I'm an award-winning Creative Director with 10+ years of experience with brands like Honda, REI, Delta Air Lines, AT&T, Bridgestone-Firestone, ING, Embassy Suites, Capitol One, Toon Disney, Cox Communications, and more. I lead and inspire my teams of creatives and user experience thinkers in making great things. These things are grounded in smart strategy and based on relevant insights. Some of these things tell stories, some of them create joyful experiences, and some are simple, direct communications. All of them are well-crafted to suit their purpose. I started my creative career in interactive design and motion graphics, making cutting-edge experiences in Flash, After Effects, and 3D, and now lead creative direction and strategy in the world of digital experiences and advertising at SapientRazorfish after a 3-year stint at renowned creative shop BBDO.
questionnaire
1.) What was your very first job?
Cleaning and maintaining my grandfather’s sailboat starting at age 11.
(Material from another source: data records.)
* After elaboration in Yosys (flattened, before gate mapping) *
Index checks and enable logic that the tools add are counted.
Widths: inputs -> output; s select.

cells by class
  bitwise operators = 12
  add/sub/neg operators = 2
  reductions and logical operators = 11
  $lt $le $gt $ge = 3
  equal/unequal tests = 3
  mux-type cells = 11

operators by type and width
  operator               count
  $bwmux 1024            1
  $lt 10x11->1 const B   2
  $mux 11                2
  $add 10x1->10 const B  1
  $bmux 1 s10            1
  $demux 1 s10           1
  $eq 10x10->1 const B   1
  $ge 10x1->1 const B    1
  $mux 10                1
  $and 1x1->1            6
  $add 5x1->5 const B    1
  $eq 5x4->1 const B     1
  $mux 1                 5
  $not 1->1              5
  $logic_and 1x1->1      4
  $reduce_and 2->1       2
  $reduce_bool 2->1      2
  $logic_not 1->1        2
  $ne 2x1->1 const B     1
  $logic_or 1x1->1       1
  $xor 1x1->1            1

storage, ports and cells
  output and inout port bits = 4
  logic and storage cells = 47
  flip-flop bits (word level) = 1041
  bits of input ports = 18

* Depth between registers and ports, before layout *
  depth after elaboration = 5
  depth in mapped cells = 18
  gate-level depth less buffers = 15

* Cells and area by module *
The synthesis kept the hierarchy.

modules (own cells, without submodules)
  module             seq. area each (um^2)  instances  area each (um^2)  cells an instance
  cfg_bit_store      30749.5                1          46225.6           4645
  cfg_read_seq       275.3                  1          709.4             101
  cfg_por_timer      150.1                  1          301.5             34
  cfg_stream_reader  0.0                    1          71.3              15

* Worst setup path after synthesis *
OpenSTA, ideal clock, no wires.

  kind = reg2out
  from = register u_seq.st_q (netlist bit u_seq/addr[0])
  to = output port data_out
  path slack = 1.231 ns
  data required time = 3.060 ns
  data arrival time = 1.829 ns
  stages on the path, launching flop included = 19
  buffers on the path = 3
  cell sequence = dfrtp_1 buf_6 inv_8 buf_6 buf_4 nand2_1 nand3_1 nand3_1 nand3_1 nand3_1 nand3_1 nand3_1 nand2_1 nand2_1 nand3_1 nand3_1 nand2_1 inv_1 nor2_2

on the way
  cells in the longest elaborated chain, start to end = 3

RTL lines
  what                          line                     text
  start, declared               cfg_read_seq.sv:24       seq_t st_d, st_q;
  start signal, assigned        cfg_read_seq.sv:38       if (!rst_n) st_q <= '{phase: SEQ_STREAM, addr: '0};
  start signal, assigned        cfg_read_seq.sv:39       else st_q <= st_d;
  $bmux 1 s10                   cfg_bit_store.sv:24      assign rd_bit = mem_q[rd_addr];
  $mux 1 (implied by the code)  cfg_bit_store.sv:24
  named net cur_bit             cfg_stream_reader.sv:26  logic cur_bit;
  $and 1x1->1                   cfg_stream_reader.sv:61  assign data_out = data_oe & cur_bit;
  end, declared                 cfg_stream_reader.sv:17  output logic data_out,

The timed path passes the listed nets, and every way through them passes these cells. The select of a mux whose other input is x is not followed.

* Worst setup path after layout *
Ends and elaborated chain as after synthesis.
File: src/rtl/dram_bank_pkg.sv
package dram_bank_pkg;

  typedef enum logic [2:0] {
    ST_IDLE, ST_ACT, ST_COL, ST_PRE, ST_REF, ST_SREF, ST_SRX
  } bank_st_e;

  // Number of cycles the machine dwells in a state before it may leave.
  function automatic int unsigned dwell(bank_st_e s, int unsigned rcd, int unsigned cas,
                                        int unsigned rp, int unsigned rfc, int unsigned xsr);
    case (s)
      ST_ACT:  return rcd;
      ST_COL:  return cas;
      ST_PRE:  return rp;
      ST_REF:  return rfc;
      ST_SRX:  return xsr;
      default: return 1;
    endcase
  endfunction

  function automatic int unsigned max5(int unsigned a, int unsigned b, int unsigned c,
                                       int unsigned d, int unsigned e);
    int unsigned m;
    m = a;
    if (b > m) m = b;
    if (c > m) m = c;
    if (d > m) m = d;
    if (e > m) m = e;
    return m;
  endfunction

endpackage
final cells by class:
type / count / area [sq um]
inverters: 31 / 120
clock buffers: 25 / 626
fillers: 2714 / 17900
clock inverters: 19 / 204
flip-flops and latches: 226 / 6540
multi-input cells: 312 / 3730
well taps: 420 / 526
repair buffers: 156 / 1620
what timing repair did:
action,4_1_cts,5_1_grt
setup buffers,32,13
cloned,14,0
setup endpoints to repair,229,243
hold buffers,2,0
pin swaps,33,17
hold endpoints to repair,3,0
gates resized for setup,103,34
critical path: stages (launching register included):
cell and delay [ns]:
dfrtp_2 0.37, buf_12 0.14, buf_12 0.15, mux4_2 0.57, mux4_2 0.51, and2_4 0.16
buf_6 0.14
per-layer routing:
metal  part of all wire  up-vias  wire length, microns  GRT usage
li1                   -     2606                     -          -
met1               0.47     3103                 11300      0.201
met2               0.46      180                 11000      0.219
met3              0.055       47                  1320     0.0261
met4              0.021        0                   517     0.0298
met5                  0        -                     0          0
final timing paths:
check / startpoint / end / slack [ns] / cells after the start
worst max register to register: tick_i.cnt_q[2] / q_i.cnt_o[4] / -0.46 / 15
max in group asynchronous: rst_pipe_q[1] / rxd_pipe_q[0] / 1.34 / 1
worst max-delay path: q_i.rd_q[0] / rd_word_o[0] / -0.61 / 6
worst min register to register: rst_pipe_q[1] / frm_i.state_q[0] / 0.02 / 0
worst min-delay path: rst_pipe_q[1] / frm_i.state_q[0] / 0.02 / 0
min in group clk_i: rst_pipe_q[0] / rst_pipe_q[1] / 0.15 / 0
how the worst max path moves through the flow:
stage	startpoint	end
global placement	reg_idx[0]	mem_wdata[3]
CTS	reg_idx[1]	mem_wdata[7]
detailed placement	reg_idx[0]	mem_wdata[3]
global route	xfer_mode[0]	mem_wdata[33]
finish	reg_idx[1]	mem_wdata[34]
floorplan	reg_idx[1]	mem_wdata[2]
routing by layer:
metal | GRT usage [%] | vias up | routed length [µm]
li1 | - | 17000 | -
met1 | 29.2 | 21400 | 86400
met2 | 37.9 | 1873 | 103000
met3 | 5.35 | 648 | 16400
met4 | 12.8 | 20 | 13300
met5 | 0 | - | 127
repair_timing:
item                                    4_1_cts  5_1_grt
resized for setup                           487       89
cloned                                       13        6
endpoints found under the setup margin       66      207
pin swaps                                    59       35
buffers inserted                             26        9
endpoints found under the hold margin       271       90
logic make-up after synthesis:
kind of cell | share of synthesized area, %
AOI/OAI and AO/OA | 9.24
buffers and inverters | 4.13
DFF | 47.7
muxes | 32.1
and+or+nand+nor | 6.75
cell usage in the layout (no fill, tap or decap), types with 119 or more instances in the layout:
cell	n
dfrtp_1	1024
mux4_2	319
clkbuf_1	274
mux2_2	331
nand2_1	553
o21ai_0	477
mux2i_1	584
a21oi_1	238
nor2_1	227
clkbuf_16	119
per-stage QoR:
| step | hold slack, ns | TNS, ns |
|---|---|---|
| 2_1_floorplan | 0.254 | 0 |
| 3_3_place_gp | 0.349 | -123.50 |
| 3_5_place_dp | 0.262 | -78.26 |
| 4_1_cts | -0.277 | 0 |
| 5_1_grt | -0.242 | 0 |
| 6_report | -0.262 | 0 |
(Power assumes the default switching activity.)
<file path="config.mk">
export PLATFORM = sky130hd
export DESIGN_NAME = tcs_clock_select
export DESIGN_NICKNAME = d
export VERILOG_FILES = /design/src/rtl/tcs_pkg.sv /design/src/rtl/tcs_divider.sv /design/src/rtl/tcs_tap_hits.sv /design/src/rtl/tcs_pin_edge.sv /design/src/rtl/tcs_clock_select.sv
export SDC_FILE = /design/constraint.sdc
export NUM_CORES = 1
export LEC_CHECK = 0
export BUFFER_PORTS_ARGS = -buffer_cell sky130_fd_sc_hd__buf_2
export CORE_MARGIN = 2
export CORE_UTILIZATION = 51
export DETAILED_ROUTE_END_ITERATION = 16
export GPL_TIMING_DRIVEN = 0
export PLACE_DENSITY = 0.72
export SLEW_MARGIN = 10
export SYNTH_ARGS = -nofsm -noshare
export SYNTH_HDL_FRONTEND = slang
export SYNTH_HIERARCHICAL = 1
export SYNTH_SLANG_ARGS = --single-unit
</file>
<file path="constraint.sdc">
create_clock -name clk -period 4.8 [get_ports clk]
set_clock_uncertainty 0.15 [all_clocks]
set_input_delay 0.48 -clock clk [delete_from_list [all_inputs] [get_ports clk]]
set_output_delay 0.48 -clock clk [all_outputs]
set_load 0.1 [all_outputs]
</file>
2.) Please describe, in your own words, what your job is and what work it entails.
I lead creative for SapientRazorfish in Los Angeles, overseeing creatives across our various client brands. My goal is to always inspire new ways to communicate in an emotional, relevant and impactful way suited to our clients tone and desired public image. I strive to create work that is authentic to my clients, my agency, and myself.
3.) How did you discover that the creative world was right for you? Was there a time in your life that you credit to this discovery? What was there train of events that brought you to where you are today?
Before my more regular job cleaning sailboats, I also made money as a youngster drawing posters of Garfield, Odie and various Smurfs and album covers for various business, including the local roller rink where I grew up - $25 a pop felt pretty good at age 9! I had always played drums and bass guitar growing up and throughout college, and later while studying Psychology in graduate school, a professor assigned our final term paper as a web page. Teaching myself coding and Flash, I rediscovered my latent passion for weaving visually creative stories. 19 years later that still hasn’t changed, though I’m more in tune these days with creative strategies and telling stories that touch a human chord through technology and experience.
4.) In your constantly growing and expanding industry, how do you find inspiration to keep your work fresh, innovative and relevant?
By constantly striving to see ahead of the curve - immersing myself across various storytelling mediums and approaches from film, online video, VR-AR, music video, live music, travel and it’s documentation, the many ways we can convey an experience creatively in an impactful, compelling way. Always asking “what moves me?” and never stopping that sense of wonderment and discovery.
5.) If you had to pick one piece of work or project that you are most proud of, more for the creative work and innovation it required, rather than its recognition or industry “success,” what would it be?
Probably the stop-motion video I created for an all-girl punk band back in the early aughts - blending stop-motion with 3D and motion graphics magic is one of the hardest things you can do, but it was so off the wall and fun it really didn’t matter!